Rufo

Publio Sulpicio (ss. II-I a.C.). Tribuno de la plebe. Antiguo partidario de Livio Druso y vinculado al clan de los Metelos. Utilizó la magistratura, en la vieja línea de los Gracos, para intentar, desde posiciones conservadoras, resolver definitivamente el problema de los aliados. Ante las dificultades para lograr sus propósitos, hubo de establecer alianzas con grupos extrasenatoriales, que le ofrecieran, a cambio de concesiones interesadas, el apoyo necesario para una acción efectiva. A los ojos de la oligarquía, el tribuno vino a comprometerse en métodos populares, que, con la utilización de la demagogia, transformaron su programa reformador en sedición revolucionaria.
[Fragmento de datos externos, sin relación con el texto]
### src/rtl/mem_wb_stage_pkg.sv
// mem_wb_stage_pkg: shared pipeline types and defaults for the memory stage
// (FSM encoding, MEM/WB control struct, latched request controls)
package mem_wb_stage_pkg;
  localparam int DW_DEF = 32;
  localparam int RW_DEF = 5;
  typedef enum logic {
    S_IDLE = 1'b0,
    S_WAIT = 1'b1
  } mem_state_t;
  typedef struct packed {
    logic valid;
    logic regwr;
  } wb_ctl_t;
  typedef struct packed {
    logic we;
    logic memtoreg;
    logic regwr;
  } req_ctl_t;
  function automatic logic is_memop(input logic v, input logic wr, input logic rd);
    return v & (wr | rd);
  endfunction
endpackage

### src/rtl/mem_wb_stage_if.sv
// mem_wb_stage_if: EX/MEM inputs, data-memory req/ack bus and MEM/WB outputs of the memory stage
// MEM_ALIGN_CHECK_EN adds the align_err pulse
interface mem_wb_stage_if import mem_wb_stage_pkg::*; #(
  parameter int DW = DW_DEF,
  parameter int RW = RW_DEF
);
  logic          ex_valid;
  logic          MemWr;
  logic          MemtoReg;
  logic          Regwr;
  logic          Branch;
  logic          Jump;
  logic          zero;
  logic [DW-1:0] ALUout;
  logic [DW-1:0] busB;
  logic [RW-1:0] Rd_data;
  logic          PCSrc;
  logic          stall;
  logic          dmem_req;
  logic          dmem_we;
  logic [DW-1:0] dmem_addr;
  logic [DW-1:0] dmem_wdata;
  logic          dmem_ack;
  logic [DW-1:0] dmem_rdata;
  logic          wb_valid;
  logic          wb_Regwr;
  logic [RW-1:0] wb_Rw;
  logic [DW-1:0] wb_data;
  logic          bus_err;
`ifdef MEM_ALIGN_CHECK_EN
  logic          align_err;
`endif
  modport master (
`ifdef MEM_ALIGN_CHECK_EN
    output align_err,
`endif
    input  ex_valid, MemWr, MemtoReg, Regwr, Branch, Jump, zero, ALUout, busB, Rd_data,
    input  dmem_ack, dmem_rdata,
    output PCSrc, stall, dmem_req, dmem_we, dmem_addr, dmem_wdata,
    output wb_valid, wb_Regwr, wb_Rw, wb_data, bus_err
  );
  modport slave (
`ifdef MEM_ALIGN_CHECK_EN
    input  align_err,
`endif
    output ex_valid, MemWr, MemtoReg, Regwr, Branch, Jump, zero, ALUout, busB, Rd_data,
    output dmem_ack, dmem_rdata,
    input  PCSrc, stall, dmem_req, dmem_we, dmem_addr, dmem_wdata,
    input  wb_valid, wb_Regwr, wb_Rw, wb_data, bus_err
  );
endinterface

### src/rtl/mem_timeout_ctr.sv
// mem_timeout_ctr: counts WAIT cycles and flags the last one allowed before a bus timeout
module mem_timeout_ctr #(
  parameter int TIMEOUT = 16
) (
  input  logic CLK,
  input  logic Resetn,
  input  logic i_clr,
  input  logic i_en,
  output logic o_expire
);
  localparam int CW = $clog2(TIMEOUT + 1);
  logic [CW-1:0] r_cnt;
  always_ff @(posedge CLK) begin
    if (!Resetn || i_clr) r_cnt <= '0;
    else if (i_en) r_cnt <= r_cnt + CW'(1);
  end
  assign o_expire = i_en & (r_cnt == CW'(TIMEOUT - 1));
endmodule

### src/rtl/mem_wb_stage.sv
// mem_wb_stage: pipeline memory stage with req/ack data access, stall, redirect and MEM/WB register
// MEM_ALIGN_CHECK_EN rejects misaligned accesses with an align_err pulse instead of zeroing addr[1:0]
module mem_wb_stage import mem_wb_stage_pkg::*; #(
  parameter int DW      = DW_DEF,
  parameter int RW      = RW_DEF,
  parameter int TIMEOUT = 16
) (
  input logic            CLK,
  input logic            Resetn,
  mem_wb_stage_if.master bus
);
  mem_state_t    r_state, w_state_nxt;
  req_ctl_t      r_ctl;
  logic [DW-1:0] r_addr, r_wdata;
  logic [RW-1:0] r_rd;
  wb_ctl_t       r_wb, w_wb_nxt;
  logic [RW-1:0] r_wb_rw, w_wb_rw_nxt;
  logic [DW-1:0] r_wb_data, w_wb_data_nxt;
  logic          r_bus_err;
  logic          w_memop, w_misalign, w_idle, w_wait;
  logic          w_accept, w_pass, w_done, w_expire, w_timeout;

  assign w_idle    = r_state == S_IDLE;
  assign w_wait    = r_state == S_WAIT;
  assign w_memop   = is_memop(bus.ex_valid, bus.MemWr, bus.MemtoReg);
  assign w_accept  = w_idle & w_memop & ~w_misalign;
  assign w_pass    = w_idle & ~w_memop;
  assign w_done    = w_wait & bus.dmem_ack;
  assign w_timeout = w_wait & ~bus.dmem_ack & w_expire;

`ifdef MEM_ALIGN_CHECK_EN
  logic r_align_err;
  assign w_misalign = w_memop & (bus.ALUout[1:0] != 2'b00);
  always_ff @(posedge CLK) begin
    if (!Resetn) r_align_err <= 1'b0;
    else r_align_err <= w_idle & w_misalign;
  end
  assign bus.align_err = r_align_err;
`else
  assign w_misalign = 1'b0;
`endif

  mem_timeout_ctr #(.TIMEOUT(TIMEOUT)) u_ctr (
    .CLK     (CLK),
    .Resetn  (Resetn),
    .i_clr   (w_accept),
    .i_en    (w_wait),
    .o_expire(w_expire)
  );

  // ack takes priority over an expiring counter in the same cycle
  always_comb begin
    w_state_nxt   = r_state;
    w_wb_nxt      = '0;
    w_wb_rw_nxt   = r_wb_rw;
    w_wb_data_nxt = r_wb_data;
    if (w_accept) w_state_nxt = S_WAIT;
    else if (w_done || w_timeout) w_state_nxt = S_IDLE;
    if (w_pass) begin
      w_wb_nxt      = '{valid: bus.ex_valid, regwr: bus.ex_valid & bus.Regwr};
      w_wb_rw_nxt   = bus.Rd_data;
      w_wb_data_nxt = bus.ALUout;
    end else if (w_done) begin
      w_wb_nxt      = '{valid: 1'b1, regwr: r_ctl.regwr & ~r_ctl.we};
      w_wb_rw_nxt   = r_rd;
      w_wb_data_nxt = r_ctl.memtoreg ? bus.dmem_rdata : r_addr;
    end
  end

  always_ff @(posedge CLK) begin
    if (!Resetn) begin
      r_state   <= S_IDLE;
      r_ctl     <= '0;
      r_addr    <= '0;
      r_wdata   <= '0;
      r_rd      <= '0;
      r_wb      <= '0;
      r_wb_rw   <= '0;
      r_wb_data <= '0;
      r_bus_err <= 1'b0;
    end else begin
      r_state   <= w_state_nxt;
      r_wb      <= w_wb_nxt;
      r_wb_rw   <= w_wb_rw_nxt;
      r_wb_data <= w_wb_data_nxt;
      r_bus_err <= w_timeout;
      if (w_accept) begin
        r_ctl   <= '{we: bus.MemWr, memtoreg: bus.MemtoReg, regwr: bus.Regwr};
        r_addr  <= bus.ALUout;
        r_wdata <= bus.busB;
        r_rd    <= bus.Rd_data;
      end
    end
  end

  assign bus.PCSrc      = bus.ex_valid & ((bus.Branch & bus.zero) | bus.Jump);
  assign bus.stall      = w_accept | (w_wait & ~bus.dmem_ack);
  assign bus.dmem_req   = w_wait;
  assign bus.dmem_we    = r_ctl.we;
  assign bus.dmem_addr  = {r_addr[DW-1:2], 2'b00};
  assign bus.dmem_wdata = r_wdata;
  assign bus.wb_valid   = r_wb.valid;
  assign bus.wb_Regwr   = r_wb.regwr;
  assign bus.wb_Rw      = r_wb_rw;
  assign bus.wb_data    = r_wb_data;
  assign bus.bus_err    = r_bus_err;
endmodule
### src/flat_wrapper.sv
// flat-port wrapper written by rule: the top's interface ports become plain ports
module mem_wb_stage_flat import mem_wb_stage_pkg::*;
#(
  parameter int DW      = DW_DEF,
  parameter int RW      = RW_DEF,
  parameter int TIMEOUT = 16
)
  (CLK, Resetn, bus_ex_valid, bus_MemWr, bus_MemtoReg, bus_Regwr, bus_Branch, bus_Jump, bus_zero, bus_ALUout, bus_busB, bus_Rd_data, bus_dmem_ack, bus_dmem_rdata, bus_PCSrc, bus_stall, bus_dmem_req, bus_dmem_we, bus_dmem_addr, bus_dmem_wdata, bus_wb_valid, bus_wb_Regwr, bus_wb_Rw, bus_wb_data, bus_bus_err);
  mem_wb_stage_if #(.DW(DW), .RW(RW)) bus_i ();
  input logic CLK;
  input logic Resetn;
  input wire logic [$bits(bus_i.ex_valid)-1:0] bus_ex_valid;
  input wire logic [$bits(bus_i.MemWr)-1:0] bus_MemWr;
  input wire logic [$bits(bus_i.MemtoReg)-1:0] bus_MemtoReg;
  input wire logic [$bits(bus_i.Regwr)-1:0] bus_Regwr;
  input wire logic [$bits(bus_i.Branch)-1:0] bus_Branch;
  input wire logic [$bits(bus_i.Jump)-1:0] bus_Jump;
  input wire logic [$bits(bus_i.zero)-1:0] bus_zero;
  input wire logic [$bits(bus_i.ALUout)-1:0] bus_ALUout;
  input wire logic [$bits(bus_i.busB)-1:0] bus_busB;
  input wire logic [$bits(bus_i.Rd_data)-1:0] bus_Rd_data;
  input wire logic [$bits(bus_i.dmem_ack)-1:0] bus_dmem_ack;
  input wire logic [$bits(bus_i.dmem_rdata)-1:0] bus_dmem_rdata;
  output wire logic [$bits(bus_i.PCSrc)-1:0] bus_PCSrc;
  output wire logic [$bits(bus_i.stall)-1:0] bus_stall;
  output wire logic [$bits(bus_i.dmem_req)-1:0] bus_dmem_req;
  output wire logic [$bits(bus_i.dmem_we)-1:0] bus_dmem_we;
  output wire logic [$bits(bus_i.dmem_addr)-1:0] bus_dmem_addr;
  output wire logic [$bits(bus_i.dmem_wdata)-1:0] bus_dmem_wdata;
  output wire logic [$bits(bus_i.wb_valid)-1:0] bus_wb_valid;
  output wire logic [$bits(bus_i.wb_Regwr)-1:0] bus_wb_Regwr;
  output wire logic [$bits(bus_i.wb_Rw)-1:0] bus_wb_Rw;
  output wire logic [$bits(bus_i.wb_data)-1:0] bus_wb_data;
  output wire logic [$bits(bus_i.bus_err)-1:0] bus_bus_err;
  assign bus_i.ex_valid = bus_ex_valid;
  assign bus_i.MemWr = bus_MemWr;
  assign bus_i.MemtoReg = bus_MemtoReg;
  assign bus_i.Regwr = bus_Regwr;
  assign bus_i.Branch = bus_Branch;
  assign bus_i.Jump = bus_Jump;
  assign bus_i.zero = bus_zero;
  assign bus_i.ALUout = bus_ALUout;
  assign bus_i.busB = bus_busB;
  assign bus_i.Rd_data = bus_Rd_data;
  assign bus_i.dmem_ack = bus_dmem_ack;
  assign bus_i.dmem_rdata = bus_dmem_rdata;
  assign bus_PCSrc = bus_i.PCSrc;
  assign bus_stall = bus_i.stall;
  assign bus_dmem_req = bus_i.dmem_req;
  assign bus_dmem_we = bus_i.dmem_we;
  assign bus_dmem_addr = bus_i.dmem_addr;
  assign bus_dmem_wdata = bus_i.dmem_wdata;
  assign bus_wb_valid = bus_i.wb_valid;
  assign bus_wb_Regwr = bus_i.wb_Regwr;
  assign bus_wb_Rw = bus_i.wb_Rw;
  assign bus_wb_data = bus_i.wb_data;
  assign bus_bus_err = bus_i.bus_err;
  mem_wb_stage #(.DW(DW), .RW(RW), .TIMEOUT(TIMEOUT)) u_core (.CLK(CLK), .Resetn(Resetn), .bus(bus_i));
endmodule
### config.mk
export PLATFORM = sky130hd
export DESIGN_NAME = mem_wb_stage_flat
export DESIGN_NICKNAME = d
export VERILOG_FILES = /design/src/rtl/mem_wb_stage_pkg.sv /design/src/rtl/mem_wb_stage_if.sv /design/src/rtl/mem_timeout_ctr.sv /design/src/rtl/mem_wb_stage.sv /design/src/flat_wrapper.sv
export SDC_FILE = /design/constraint.sdc
export NUM_CORES = 1
export LEC_CHECK = 0
export CORE_AREA = 3 3 108 84
export CTS_CLUSTER_DIAMETER = 80
export DETAILED_ROUTE_END_ITERATION = 12
export DIE_AREA = 0 0 111 87
export DONT_BUFFER_PORTS = 1
export PLACE_DENSITY = 0.85
export SYNTH_ARGS = -nofsm -noshare
export SYNTH_HDL_FRONTEND = slang
export SYNTH_SLANG_ARGS = --single-unit
### constraint.sdc
create_clock -name CLK -period 2.15 [get_ports CLK]
set_clock_uncertainty 0.15 [all_clocks]
set_input_delay 0.43 -clock CLK [delete_from_list [all_inputs] [get_ports CLK]]
set_output_delay 0.43 -clock CLK [all_outputs]
set_load 0.02 [all_outputs]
Las fuerzas a las que Sulpicio tuvo que recurrir estaban vinculadas a Mario, que deseaba la dirección de la guerra contra Mitrídates: se trataba de grupos ecuestres y de comerciantes itálicos, con fuertes intereses económicos en la provincia de Asia, así como veteranos del viejo general, que deseaban servir de nuevo bajo su mando en una guerra que prometía sustanciosas ganancias. Así, para sacar adelante su propuesta de ley, por la que se distribuía a los nuevos ciudadanos en todas las tribus, Sulpicio hubo de incluir otra, que transfería a Mario la dirección de la guerra contra Mitrídates. La presentación de las propuestas dio lugar a disturbios callejeros, y los propios cónsules intentaron suspender la asamblea con pretextos religiosos. Pero, tras una violenta revuelta, las leyes fueron aprobadas. Sila logró que el Senado le declarase enemigo público y no escapó a la pena capital.